Depakote is not exactly valproic acid, but it’s closely related. Depakote is the brand name for divalproex sodium, a compound made of sodium valproate and valproic acid bonded together in a 1:1 ratio. Once you swallow it, divalproex sodium breaks apart in your digestive tract and releases valproate, the same active ingredient found in pure valproic acid products. So while the pill itself is chemically distinct, the drug your body actually absorbs is the same.
How Depakote and Valproic Acid Differ
The distinction is mostly about packaging. Valproic acid was the original form, approved by the FDA in 1978 for seizures and sold under the brand name Depakene. It worked well but was known for causing significant stomach irritation. Divalproex sodium (Depakote) came along in 1986 as an enteric-coated alternative designed to be easier on the gut. By combining valproic acid with sodium valproate into a stable compound, the drug passes through the stomach before dissolving in the intestine, which reduces nausea and other GI side effects.
Once divalproex sodium reaches your intestine, it dissociates into the valproate ion, the same molecule your body would get from taking straight valproic acid. Blood tests don’t distinguish between the two: your doctor orders a “valproic acid level” regardless of which form you take.
Available Formulations
There are three main forms you might encounter:
- Depakene (valproic acid): the original capsule or liquid form
- Depakote (divalproex sodium delayed-release): enteric-coated tablets, typically taken two or three times daily
- Depakote ER (divalproex sodium extended-release): a once-daily tablet that releases the drug more slowly
These formulations are not perfectly interchangeable on a milligram-for-milligram basis. Depakote ER has about 89% of the bioavailability of standard Depakote when given at the same total daily dose. To compensate, doctors typically prescribe the extended-release version at a dose 8 to 20% higher than the delayed-release equivalent. The tablets themselves list their strength in terms of valproic acid equivalents, so a 500 mg Depakote ER tablet delivers the equivalent of 500 mg of valproic acid.
What Depakote Treats
Depakote is FDA-approved for three conditions. It treats manic episodes associated with bipolar disorder, making it one of the most commonly prescribed mood stabilizers. It’s approved for several types of epilepsy, including complex partial seizures (in adults and children age 10 and older) and absence seizures. It also prevents migraine headaches in adults, though it’s used for prevention rather than stopping a migraine already in progress.

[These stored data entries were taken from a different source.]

### src/verilog/lra_pkg.sv
// lane register access port: shared constants and carrier types
// assumes one clock (aclk) for the bus, the lane ports and the sidebands
`default_nettype none

package lra_pkg;

	// ----------------------------------------------------------------
	// geometry
	// ----------------------------------------------------------------
	localparam int          NL       = 4;   // lanes in the quad
	localparam int          LW       = 2;   // lane index width
	localparam int          OFS_W    = 9;   // lane access offset width
	localparam int          SPACE_B  = 8;   // offset bit that picks the space
	localparam int          DAT_W    = 8;   // lane access data width
	localparam int          CFG_W    = 4;   // per-lane setting width
	localparam int          PWR_W    = 2;   // power state width
	localparam int          POS_W    = 4;   // slip position width
	localparam logic        SEL_MPCS = 1'b1;
	localparam logic        SEL_PMA  = 1'b0;

	// ----------------------------------------------------------------
	// register map (byte addresses) and layout
	// ----------------------------------------------------------------
	localparam int          ADDR_W     = 8;
	localparam logic [7:0]  ADDR_CTRL  = 8'h00; // lane enables
	localparam logic [7:0]  ADDR_PWR   = 8'h04; // power state per lane
	localparam logic [7:0]  ADDR_DEEMP = 8'h08; // de-emphasis setting
	localparam logic [7:0]  ADDR_OOB   = 8'h0C; // oob detector setting
	localparam logic [7:0]  ADDR_STAT  = 8'h10; // lane status, read only
	localparam logic [7:0]  ADDR_SLIP  = 8'h14; // slip positions, read only
	localparam int          STAT_RST_B = 8;     // lane out of reset
	localparam int          STAT_OOB_B = 16;    // oob control level
	localparam int          STAT_DEE_B = 24;    // de-emphasis control level
	localparam logic [31:0] MASK_CTRL  = 32'h0000000F;
	localparam logic [31:0] MASK_PWR   = 32'h000000FF;
	localparam logic [31:0] MASK_CFG   = 32'h0000FFFF;
	localparam logic [31:0] RST_REG    = 32'h00000000;

	localparam logic [1:0]  RESP_OKAY   = 2'b00;
	localparam logic [1:0]  RESP_SLVERR = 2'b10;
	localparam logic [1:0]  PWR_ACTIVE  = 2'b00;
	localparam logic [3:0]  DET_NORMAL  = 4'h0;
	localparam logic [3:0]  DEEMP_NONE  = 4'h0;
	localparam logic [3:0]  POS_ZERO    = 4'h0;
	localparam logic [3:0]  POS_LAST    = 4'h9; // ten-bit parallel word

	// ----------------------------------------------------------------
	// carriers
	// ----------------------------------------------------------------
	typedef struct packed {
		logic               request;
		logic               wr_rdn;
		logic [OFS_W-1:0]   offset;
		logic [DAT_W-1:0]   wdata;
	} lra_lane_req_t;

	typedef struct packed {
		logic               ready;
		logic               rdata_valid;
		logic [DAT_W-1:0]   rdata;
	} lra_lane_rsp_t;

	typedef struct packed {
		logic [NL-1:0]              rst_m, rst_s;
		logic [NL-1:0]              oob_m, oob_s;
		logic [NL-1:0]              dee_m, dee_s;
		logic [NL-1:0]              skp_m, skp_s, skp_d;
		logic [NL-1:0][POS_W-1:0]   slip;
		lra_lane_rsp_t [NL-1:0]     rsp;
		logic [NL-1:0][CFG_W-1:0]   dee_out, det_out;
		logic [NL-1:0][PWR_W-1:0]   pwrst;
		logic [NL-1:0]              rdy;
		logic [31:0]                ctrl, pwr, dee, oob;
		logic                       awv, wv;
		logic [ADDR_W-1:0]          awaddr;
		logic [31:0]                wdata;
		logic [3:0]                 wstrb;
		logic                       awready, wready, bvalid;
		logic [1:0]                 bresp;
		logic                       arready, rvalid;
		logic [31:0]                rdata;
		logic [1:0]                 rresp;
	} lra_state_t;

endpackage

`default_nettype wire

### src/verilog/lra_lane_port.sv
// lane register access port with sideband controls and a register bank
// assumes fabric logic on aclk for lane ports; sideband pins are async
//
// Summary of operation
// [RULE1] every lane has its own access port with reset and handshake.
// [RULE2] a low lane reset holds that lane's access port in reset.
// [RULE3] the master drives the direction high to write, low to read.
// [RULE4] the offset is 9 bits and its top bit picks PCS or PMA space.
// [RULE5] a request is accepted on ready; read data comes with valid.
// [RULE6] while de-emphasis control is high the setting is applied.
// [RULE7] each rising edge of bit skip moves the word by one UI.
// [RULE8] each lane reports its power state on a two-bit output.
// [RULE9] the oob control sets the activity detector for oob signals.
// [RULE10] ready releases the external PCS and permits transmission.
`default_nettype none

module lra_lane_port #(
	parameter int DEPTH_W = 4  // stored bytes per space = 2**DEPTH_W
) (
	input  wire logic                              aclk,
	input  wire logic                              aresetn,
	input  wire logic [lra_pkg::ADDR_W-1:0]        s_axi_awaddr,
	input  wire logic                              s_axi_awvalid,
	output logic                                   s_axi_awready,
	input  wire logic [31:0]                       s_axi_wdata,
	input  wire logic [3:0]                        s_axi_wstrb,
	input  wire logic                              s_axi_wvalid,
	output logic                                   s_axi_wready,
	output logic [1:0]                             s_axi_bresp,
	output logic                                   s_axi_bvalid,
	input  wire logic                              s_axi_bready,
	input  wire logic [lra_pkg::ADDR_W-1:0]        s_axi_araddr,
	input  wire logic                              s_axi_arvalid,
	output logic                                   s_axi_arready,
	output logic [31:0]                            s_axi_rdata,
	output logic [1:0]                             s_axi_rresp,
	output logic                                   s_axi_rvalid,
	input  wire logic                              s_axi_rready,
	input  wire logic [lra_pkg::NL-1:0]            lane_resetn,
	input  wire lra_pkg::lra_lane_req_t [lra_pkg::NL-1:0] lane_req,
	output lra_pkg::lra_lane_rsp_t [lra_pkg::NL-1:0]      lane_rsp,
	input  wire logic [lra_pkg::NL-1:0]            oob_ctl,
	input  wire logic [lra_pkg::NL-1:0]            deemp_ctl,
	input  wire logic [lra_pkg::NL-1:0]            skip_bit,
	output logic [lra_pkg::NL-1:0][lra_pkg::CFG_W-1:0] tx_deemp,
	output logic [lra_pkg::NL-1:0][lra_pkg::CFG_W-1:0] rx_det_cfg,
	output logic [lra_pkg::NL-1:0][lra_pkg::PWR_W-1:0] pwr_state,
	output logic [lra_pkg::NL-1:0]                phy_ready,
	output logic [lra_pkg::NL-1:0][lra_pkg::POS_W-1:0] slip_pos
);
	import lra_pkg::*;

	localparam int IDX_W = LW + 1 + DEPTH_W;

	lra_state_t s_r;
	lra_state_t s_nxt;

	// per-lane byte store, both spaces of every lane
	logic [DAT_W-1:0] space_mem [2**IDX_W];
	logic [NL-1:0]    mem_we;
	logic [NL-1:0][IDX_W-1:0] mem_idx;

	// ----------------------------------------------------------------
	// register map and timing
	// ----------------------------------------------------------------
	// 0x00 lane enables, one bit per lane
	// 0x04 power state, two bits per lane; 00 is the active state
	// 0x08 de-emphasis setting, four bits per lane
	// 0x0C oob detector setting, four bits per lane
	// 0x10 status: ready 3:0, out of reset 11:8, oob 19:16, deemp 27:24
	// 0x14 slip positions, four bits per lane
	// 0x10 and 0x14 take writes with okay and keep their contents
	// any other word answers slave error and changes nothing
	// address bits 1:0 are ignored; reads return a whole word, writes follow the byte strobes
	// bits above a register's mask always read as zero
	//
	// reset: bus ready lines rise at the first edge after release
	// bus write: bvalid two edges after the later of address and data
	// bus write: address and data ready stay low until bvalid clears
	// bus read: rvalid the edge after the address is taken
	// lane port: ready, and for a read the data, one edge after taking
	// lane port: a request still high under ready is not taken again
	// pins: three edges from a pin to its output, the slip included
	// lane reset: three edges from release to the first take
	//
	// limitations
	// offset bits between DEPTH_W and the space bit alias each other
	// unwritten bytes read unknown, so software writes before reading
	// every lane shares the bus clock; no crossing inside the block

	// ----------------------------------------------------------------
	// helpers
	// ----------------------------------------------------------------
	// byte-lane merge for the bus writes
	// strobes pick bytes; the mask then clears unused bits
	function automatic logic [31:0] merge(input logic [31:0] old,
		input logic [31:0] wd, input logic [3:0] strb,
		input logic [31:0] mask);
		logic [31:0] res;
		res = old;
		for (int b = 0; b < 4; b++) begin
			if (strb[b]) begin
				res[b*8 +: 8] = wd[b*8 +: 8];
			end
		end
		return res & mask;
	endfunction

	// offset bits between DEPTH_W and the space bit alias
	// index is lane, then space, then the low offset bits
	function automatic logic [IDX_W-1:0] slot(input int lane,
		input logic [OFS_W-1:0] ofs);
		return {LW'(lane), ofs[SPACE_B], ofs[DEPTH_W-1:0]};
	endfunction

	// register read decode; unmapped answers error with zero data
	function automatic logic [33:0] rd_word(input lra_state_t st,
		input logic [ADDR_W-1:0] a);
		logic [31:0] d;
		logic [1:0]  r;
		d = 32'h00000000;
		r = RESP_OKAY;
		case ({a[ADDR_W-1:2], 2'b00})
			ADDR_CTRL:  d = st.ctrl;
			ADDR_PWR:   d = st.pwr;
			ADDR_DEEMP: d = st.dee;
			ADDR_OOB:   d = st.oob;
			ADDR_STAT: begin
				// synchronised copies, not the raw pins
				d[0 +: NL]          = st.rdy;
				d[STAT_RST_B +: NL] = st.rst_s;
				d[STAT_OOB_B +: NL] = st.oob_s;
				d[STAT_DEE_B +: NL] = st.dee_s;
			end
			ADDR_SLIP:  d[NL*POS_W-1:0] = st.slip;
			default:    r = RESP_SLVERR;
		endcase
		return {r, d};
	endfunction

	// ----------------------------------------------------------------
	// next state
	// ----------------------------------------------------------------
	always_comb begin
		logic [33:0]      rw;
		logic             take;
		logic [NL-1:0]    fall;
		rw     = 34'h000000000;
		take   = 1'b0;
		fall   = '0;
		s_nxt  = s_r;
		mem_we = '0;
		mem_idx = '0;

		// two flops on every pin before use
		s_nxt.rst_m = lane_resetn;
		s_nxt.rst_s = s_r.rst_m;
		s_nxt.oob_m = oob_ctl;
		s_nxt.oob_s = s_r.oob_m;
		s_nxt.dee_m = deemp_ctl;
		s_nxt.dee_s = s_r.dee_m;
		s_nxt.skp_m = skip_bit;
		s_nxt.skp_s = s_r.skp_m;
		// third skip flop only feeds the edge detector
		s_nxt.skp_d = s_r.skp_s;

		for (int i = 0; i < NL; i++) begin
			// one access port per lane, own reset and handshake
			mem_idx[i] = slot(i, lane_req[i].offset); // RULE1 RULE4
			if (!s_r.rst_s[i]) begin
				s_nxt.rsp[i] = '0; // RULE2
			end else begin
				// accept one request, ready low between takes
				take = lane_req[i].request && !s_r.rsp[i].ready;
				s_nxt.rsp[i].ready = take; // RULE5
				// a write lands in the store at the taking edge
				mem_we[i] = take && lane_req[i].wr_rdn; // RULE3
				s_nxt.rsp[i].rdata_valid = take && !lane_req[i].wr_rdn;
				if (take && !lane_req[i].wr_rdn) begin
					s_nxt.rsp[i].rdata = space_mem[mem_idx[i]]; // RULE5
				end
			end
			// setting applied only while the control is high
			s_nxt.dee_out[i] = s_r.dee_s[i] ?
				s_r.dee[i*CFG_W +: CFG_W] : DEEMP_NONE; // RULE6
			s_nxt.det_out[i] = s_r.oob_s[i] ?
				s_r.oob[i*CFG_W +: CFG_W] : DET_NORMAL; // RULE9
			// power state is set by software and only reported
			s_nxt.pwrst[i] = s_r.pwr[i*PWR_W +: PWR_W]; // RULE8
			// ready needs the lane out of reset, enabled and active
			s_nxt.rdy[i] = s_r.rst_s[i] && s_r.ctrl[i]
				&& (s_r.pwr[i*PWR_W +: PWR_W] == PWR_ACTIVE); // RULE10
			// rising edge of skip moves the word one UI
			fall[i] = s_r.skp_s[i] && !s_r.skp_d[i];
			if (fall[i]) begin
				s_nxt.slip[i] = (s_r.slip[i] == POS_LAST) ?
					POS_ZERO : s_r.slip[i] + 4'h1; // RULE7
			end
		end

		// write address and data, taken in either order
		if (s_axi_awvalid && s_r.awready) begin
			s_nxt.awv    = 1'b1;
			s_nxt.awaddr = s_axi_awaddr;
		end
		if (s_axi_wvalid && s_r.wready) begin
			s_nxt.wv    = 1'b1;
			s_nxt.wdata = s_axi_wdata;
			s_nxt.wstrb = s_axi_wstrb;
		end
		// response dropped at the edge that sees bready
		if (s_r.bvalid && s_axi_bready) begin
			s_nxt.bvalid = 1'b0;
		end
		if (s_r.awv && s_r.wv && !s_r.bvalid) begin
			s_nxt.awv    = 1'b0;
			s_nxt.wv     = 1'b0;
			s_nxt.bvalid = 1'b1;
			s_nxt.bresp  = RESP_OKAY;
			// read-only words accept and ignore writes
			case ({s_r.awaddr[ADDR_W-1:2], 2'b00})
				ADDR_CTRL:  s_nxt.ctrl = merge(s_r.ctrl, s_r.wdata,
					s_r.wstrb, MASK_CTRL);
				ADDR_PWR:   s_nxt.pwr = merge(s_r.pwr, s_r.wdata,
					s_r.wstrb, MASK_PWR);
				ADDR_DEEMP: s_nxt.dee = merge(s_r.dee, s_r.wdata,
					s_r.wstrb, MASK_CFG);
				ADDR_OOB:   s_nxt.oob = merge(s_r.oob, s_r.wdata,
					s_r.wstrb, MASK_CFG);
				ADDR_STAT, ADDR_SLIP: s_nxt.bresp = RESP_OKAY;
				default:    s_nxt.bresp = RESP_SLVERR;
			endcase
		end
		// ready only while idle: one write under way at a time
		s_nxt.awready = !s_nxt.awv && !s_nxt.bvalid;
		s_nxt.wready  = !s_nxt.wv && !s_nxt.bvalid;

		// read channel, one outstanding
		if (s_r.rvalid && s_axi_rready) begin
			s_nxt.rvalid = 1'b0;
		end
		if (s_axi_arvalid && s_r.arready) begin
			rw = rd_word(s_r, s_axi_araddr);
			s_nxt.rvalid = 1'b1;
			s_nxt.rdata  = rw[31:0];
			s_nxt.rresp  = rw[33:32];
		end
		// no new address until the answer is taken
		s_nxt.arready = !s_nxt.rvalid;
	end

	// ----------------------------------------------------------------
	// state register
	// ----------------------------------------------------------------
	// only aresetn clears state; lane resets act through synchronisers
	always_ff @(posedge aclk) begin
		if (!aresetn) begin
			s_r      <= '0;
			s_r.ctrl <= RST_REG;
			s_r.pwr  <= RST_REG;
			s_r.dee  <= RST_REG;
			s_r.oob  <= RST_REG;
		end else begin
			s_r <= s_nxt;
		end
	end

	// byte store; contents are data, left unreset on purpose
	always_ff @(posedge aclk) begin
		for (int i = 0; i < NL; i++) begin
			// each lane owns its own slice, so lane writes never collide
			if (mem_we[i]) begin
				space_mem[mem_idx[i]] <= lane_req[i].wdata; // RULE4
			end
		end
	end

	// ----------------------------------------------------------------
	// outputs, all straight from the state register
	// ----------------------------------------------------------------
	// bus write channel
	assign s_axi_awready = s_r.awready;
	assign s_axi_wready  = s_r.wready;
	assign s_axi_bvalid  = s_r.bvalid;
	assign s_axi_bresp   = s_r.bresp;

	// bus read channel
	assign s_axi_arready = s_r.arready;
	assign s_axi_rvalid  = s_r.rvalid;
	assign s_axi_rdata   = s_r.rdata;
	assign s_axi_rresp   = s_r.rresp;

	// lane ports
	assign lane_rsp      = s_r.rsp;

	// sidebands
	assign tx_deemp      = s_r.dee_out;
	assign rx_det_cfg    = s_r.det_out;
	assign pwr_state     = s_r.pwrst;
	assign phy_ready     = s_r.rdy;
	assign slip_pos      = s_r.slip;

endmodule // lra_lane_port

`default_nettype wire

The drug works primarily by increasing levels of a calming brain chemical called GABA and by blocking certain electrical signals in nerve cells. This dual action explains its usefulness across such different conditions: calming excessive electrical activity helps with seizures, while stabilizing nerve signaling helps regulate mood and reduce migraine frequency.
Common and Serious Side Effects
The most frequent side effects are nausea, drowsiness, dizziness, tremor, and weight gain. The enteric coating on Depakote reduces stomach problems compared to plain valproic acid, but GI symptoms can still occur, especially at higher doses.
Liver damage is one of the more serious risks, particularly in children under two and in people taking multiple seizure medications. Signs include unusual fatigue, facial swelling, loss of appetite, and vomiting. Routine blood work typically monitors liver function during the first several months of treatment.
Pancreatitis is a rarer but potentially life-threatening complication. In a systematic review of 125 reported cases, 84% of patients recovered, but 16% died from the pancreatic disease, on average seven days after diagnosis. Symptoms include sudden, severe pain in the upper abdomen along with nausea and vomiting. The condition typically appeared about 11 months after starting the medication, though it can occur at any point. Among patients who recovered and were put back on valproic acid, 84% developed pancreatitis again, which strongly suggests the drug was the direct cause.
Pregnancy Risks
All forms of valproate carry serious risks during pregnancy, and this applies equally to Depakote and Depakene since both deliver the same active drug. Children exposed to valproate before birth face a roughly 4.5-fold increased risk of intellectual disability and a 6-fold increased risk of delayed developmental milestones compared to unexposed children.
The risk appears to be dose-dependent. In one large study, children whose mothers took high doses (above 750 mg per day) had nearly 8 times the risk of intellectual disability. Children whose mothers took low doses (750 mg or less per day) showed no statistically significant increase in risk. These effects persisted even after researchers excluded children who were born with physical malformations, meaning the cognitive impact is independent of any visible birth defects.
Because of these risks, valproate in any form is generally considered a last resort for women of childbearing age, and pregnancy testing is typically required before starting treatment.